Elon Musk has Hyperloop problems. The enterprising American’s plan for the futuristic high-speed transportation system called Hyperloop represents the precise kind of outside-the-box thinking the United States needs to break out of its current economic and cultural malaise.

But the system’s design is so riddled with problems that Hyperloop is probably destined to end up on the same trash heap of other doomed futuristic mass transport schemes.

In California, plans for a bullet train have been experiencing political gridlock, much to the frustration of Musk, the billionaire industrialist with a penchant for ambitious and visionary extra-planetary expeditions and the mass manufacture of electric cars. Musk has pointed out that the high-speed rail system will cost $68.4 billion (projected), travel at a speed of a mere 164 mph, thus taking 2 hours, 28 minutes between L.A. and San Francisco, and cost $105 per trip (only $10 less expensive than driving and $50 less than flying).

And so Musk has a solution, revealed on his SpaceX website a few days ago. Hyperloop is a tube packed with capsules full of people who will be shot between stations in Los Angeles and San Francisco like pucks on an air hockey table. He’s talked about the Hyperloop before, but this is the first the public has gotten a somewhat detailed look at any specifics. The big catch is that Musk has announced that between trying to get to Mars and making an affordable version of the Tesla, he won’t be able to dedicate the time he’d like towards making the Hyperloop a reality.
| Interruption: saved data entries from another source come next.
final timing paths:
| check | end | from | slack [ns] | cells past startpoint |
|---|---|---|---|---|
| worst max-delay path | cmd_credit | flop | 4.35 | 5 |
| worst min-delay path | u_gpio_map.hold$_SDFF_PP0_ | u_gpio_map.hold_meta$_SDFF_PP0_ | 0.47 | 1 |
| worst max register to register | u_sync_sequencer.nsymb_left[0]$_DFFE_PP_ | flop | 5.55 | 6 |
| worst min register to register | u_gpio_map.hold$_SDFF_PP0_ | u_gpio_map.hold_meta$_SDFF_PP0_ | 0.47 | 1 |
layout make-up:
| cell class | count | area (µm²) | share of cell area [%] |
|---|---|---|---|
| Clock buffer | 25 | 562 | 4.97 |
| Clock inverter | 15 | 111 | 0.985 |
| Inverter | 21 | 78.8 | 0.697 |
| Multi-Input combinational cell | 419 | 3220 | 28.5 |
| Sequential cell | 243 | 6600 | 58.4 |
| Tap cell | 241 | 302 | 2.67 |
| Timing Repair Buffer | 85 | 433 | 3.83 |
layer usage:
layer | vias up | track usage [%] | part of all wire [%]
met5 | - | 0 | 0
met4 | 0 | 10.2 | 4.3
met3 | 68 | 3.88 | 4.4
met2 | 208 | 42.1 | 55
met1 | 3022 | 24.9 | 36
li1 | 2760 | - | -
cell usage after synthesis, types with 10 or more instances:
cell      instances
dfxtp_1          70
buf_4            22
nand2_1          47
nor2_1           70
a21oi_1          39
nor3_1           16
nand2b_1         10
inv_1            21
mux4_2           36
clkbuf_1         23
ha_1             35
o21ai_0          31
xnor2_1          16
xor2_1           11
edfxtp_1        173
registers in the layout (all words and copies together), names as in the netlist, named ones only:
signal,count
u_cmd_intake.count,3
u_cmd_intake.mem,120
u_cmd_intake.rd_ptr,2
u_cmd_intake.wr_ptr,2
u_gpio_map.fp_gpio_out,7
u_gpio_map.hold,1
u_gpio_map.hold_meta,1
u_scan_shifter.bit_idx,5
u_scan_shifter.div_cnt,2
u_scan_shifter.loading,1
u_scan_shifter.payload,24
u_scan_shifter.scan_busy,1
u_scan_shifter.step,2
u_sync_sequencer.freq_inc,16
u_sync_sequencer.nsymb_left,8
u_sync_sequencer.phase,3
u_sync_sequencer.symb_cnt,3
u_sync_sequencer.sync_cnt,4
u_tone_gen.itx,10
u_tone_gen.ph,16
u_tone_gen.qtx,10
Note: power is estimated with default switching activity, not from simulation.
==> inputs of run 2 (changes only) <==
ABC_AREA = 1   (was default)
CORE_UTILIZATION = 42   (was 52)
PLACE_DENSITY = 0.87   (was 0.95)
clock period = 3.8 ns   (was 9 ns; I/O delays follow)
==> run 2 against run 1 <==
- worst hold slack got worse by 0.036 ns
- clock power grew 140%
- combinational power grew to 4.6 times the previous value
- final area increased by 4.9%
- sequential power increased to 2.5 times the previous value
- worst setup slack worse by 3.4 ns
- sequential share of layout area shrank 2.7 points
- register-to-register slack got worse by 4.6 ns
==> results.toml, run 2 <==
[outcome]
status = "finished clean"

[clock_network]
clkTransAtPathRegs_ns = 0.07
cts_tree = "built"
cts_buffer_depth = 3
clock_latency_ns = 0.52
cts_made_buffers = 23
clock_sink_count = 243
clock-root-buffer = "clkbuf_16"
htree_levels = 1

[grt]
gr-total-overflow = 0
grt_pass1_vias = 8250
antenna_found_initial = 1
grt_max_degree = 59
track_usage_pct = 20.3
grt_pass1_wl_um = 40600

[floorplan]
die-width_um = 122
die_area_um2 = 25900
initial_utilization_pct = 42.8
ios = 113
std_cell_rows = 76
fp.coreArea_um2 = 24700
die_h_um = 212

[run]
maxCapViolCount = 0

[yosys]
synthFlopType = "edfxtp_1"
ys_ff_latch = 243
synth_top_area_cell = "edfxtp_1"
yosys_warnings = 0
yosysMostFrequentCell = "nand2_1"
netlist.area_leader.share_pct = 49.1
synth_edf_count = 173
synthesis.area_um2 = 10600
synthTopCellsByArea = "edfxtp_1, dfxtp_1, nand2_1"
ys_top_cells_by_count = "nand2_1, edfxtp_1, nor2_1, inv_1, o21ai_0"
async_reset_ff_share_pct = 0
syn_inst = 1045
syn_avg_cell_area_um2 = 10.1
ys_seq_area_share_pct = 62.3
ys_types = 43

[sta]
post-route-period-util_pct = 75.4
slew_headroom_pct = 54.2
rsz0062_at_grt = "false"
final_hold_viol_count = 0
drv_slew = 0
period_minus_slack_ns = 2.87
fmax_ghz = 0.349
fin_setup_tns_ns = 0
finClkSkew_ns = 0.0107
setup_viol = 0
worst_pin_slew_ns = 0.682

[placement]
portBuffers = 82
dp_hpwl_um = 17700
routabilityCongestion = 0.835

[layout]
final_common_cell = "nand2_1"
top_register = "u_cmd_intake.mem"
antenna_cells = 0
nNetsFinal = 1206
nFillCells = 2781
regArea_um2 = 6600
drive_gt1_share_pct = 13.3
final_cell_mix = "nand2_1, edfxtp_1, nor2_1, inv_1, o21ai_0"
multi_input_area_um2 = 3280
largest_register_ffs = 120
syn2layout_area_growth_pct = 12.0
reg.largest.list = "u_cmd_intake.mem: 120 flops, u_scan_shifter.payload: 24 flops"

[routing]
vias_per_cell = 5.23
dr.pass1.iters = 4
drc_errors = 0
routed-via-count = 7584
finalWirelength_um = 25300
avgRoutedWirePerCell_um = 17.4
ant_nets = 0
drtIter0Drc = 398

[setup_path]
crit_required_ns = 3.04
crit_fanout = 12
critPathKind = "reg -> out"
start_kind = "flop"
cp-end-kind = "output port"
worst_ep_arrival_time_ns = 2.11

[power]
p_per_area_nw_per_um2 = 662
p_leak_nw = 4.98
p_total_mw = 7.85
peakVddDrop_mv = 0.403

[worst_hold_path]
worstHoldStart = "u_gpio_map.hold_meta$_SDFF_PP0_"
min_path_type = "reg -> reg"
I thought this guy was supposed to be Iron Man.

“I’m just putting this out there as an open source design,” he has said. “There are sure to be suggestions out there for making this better, correcting any mistakes, and refining the design. I wish I had not mentioned it. I still have to run SpaceX and Tesla, and it’s fucking hard.”

While the world certainly needs visionaries of Musk’s calibre and know-how, this Hyperloop thing does seem to have a couple basic hitches. There are a lot of things right with these plans as laid out by Musk, such as its comparatively low cost (relative to the proposed California high-speed rail system), as well as its apparent earthquake-proof construction (the pylons that the tube sits on provide a flexible response to all but catastrophic shaking). So what’s wrong with the Hyperloop? Who wouldn’t like to take a ride on Elon Musk’s Hyperbahn?

Isambard Kingdom Brunel, an English mechanical and civil engineer, built important bridges, tunnels and England’s Great Western Railway. He also dreamed up the doomed “Atmospheric Railway”.

Doomed futuristic mass transport schemes litter the byways of history. First there was the “Boston to Liverpool Pneumatic Tubes Company”, which was dreamt up in 1895 and sounds a whole lot like Musk’s plans.

Isambard Kingdom Brunel, an English mechanical and civil engineer, built important bridges, tunnels and England’s Great Western Railway. He also dreamed up the “Atmospheric Railway”, a patented system that was to move trains by use of atmospheric, or vacuum traction, in which stationary pumps sucked air from a pipe placed in the centre of the track. His dreams were literally eaten by rats.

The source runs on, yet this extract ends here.